=== YOUR OBJECTIVE ===
Each entry below must appear in the answer exactly as written.

=== THE RECORDS ===
***
==> config.mk <==
export PLATFORM = sky130hd
export DESIGN_NAME = pcie_rx_tag_ring
export DESIGN_NICKNAME = d
export VERILOG_FILES = /design/src/rtl/pcie_rx_tag_ring.sv
export SDC_FILE = /design/constraint.sdc
export NUM_CORES = 1
export LEC_CHECK = 0
export ABC_CLOCK_PERIOD_IN_PS = 7900
export BUFFER_PORTS_ARGS = -buffer_cell sky130_fd_sc_hd__buf_2
export CORE_AREA = 5 5 413 415
export DETAILED_ROUTE_END_ITERATION = 8
export DIE_AREA = 0 0 418 420
export HOLD_SLACK_MARGIN = 0.02
export PLACE_DENSITY_LB_ADDON = 0.1
export SYNTH_ARGS = -nofsm -noshare
export SYNTH_HDL_FRONTEND = slang
export SYNTH_SLANG_ARGS = --single-unit
==> constraint.sdc <==
create_clock -name pcie_user_clk -period 7.9 [get_ports pcie_user_clk]
set_input_delay 0.79 -clock pcie_user_clk [delete_from_list [all_inputs] [get_ports pcie_user_clk]]
set_output_delay 0.79 -clock pcie_user_clk [all_outputs]
set_load 0.005 [all_outputs]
***
=== EXERCISE SOLUTION ===
==> config.mk <==
export PLATFORM = sky130hd
export DESIGN_NAME = pcie_rx_tag_ring
export DESIGN_NICKNAME = d
export VERILOG_FILES = /design/src/rtl/pcie_rx_tag_ring.sv
export SDC_FILE = /design/constraint.sdc
export NUM_CORES = 1
export LEC_CHECK = 0
export ABC_CLOCK_PERIOD_IN_PS = 7900
export BUFFER_PORTS_ARGS = -buffer_cell sky130_fd_sc_hd__buf_2
export CORE_AREA = 5 5 413 415
export DETAILED_ROUTE_END_ITERATION = 8
export DIE_AREA = 0 0 418 420
export HOLD_SLACK_MARGIN = 0.02
export PLACE_DENSITY_LB_ADDON = 0.1
export SYNTH_ARGS = -nofsm -noshare
export SYNTH_HDL_FRONTEND = slang
export SYNTH_SLANG_ARGS = --single-unit
==> constraint.sdc <==
create_clock -name pcie_user_clk -period 7.9 [get_ports pcie_user_clk]
set_input_delay 0.79 -clock pcie_user_clk [delete_from_list [all_inputs] [get_ports pcie_user_clk]]
set_output_delay 0.79 -clock pcie_user_clk [all_outputs]
set_load 0.005 [all_outputs]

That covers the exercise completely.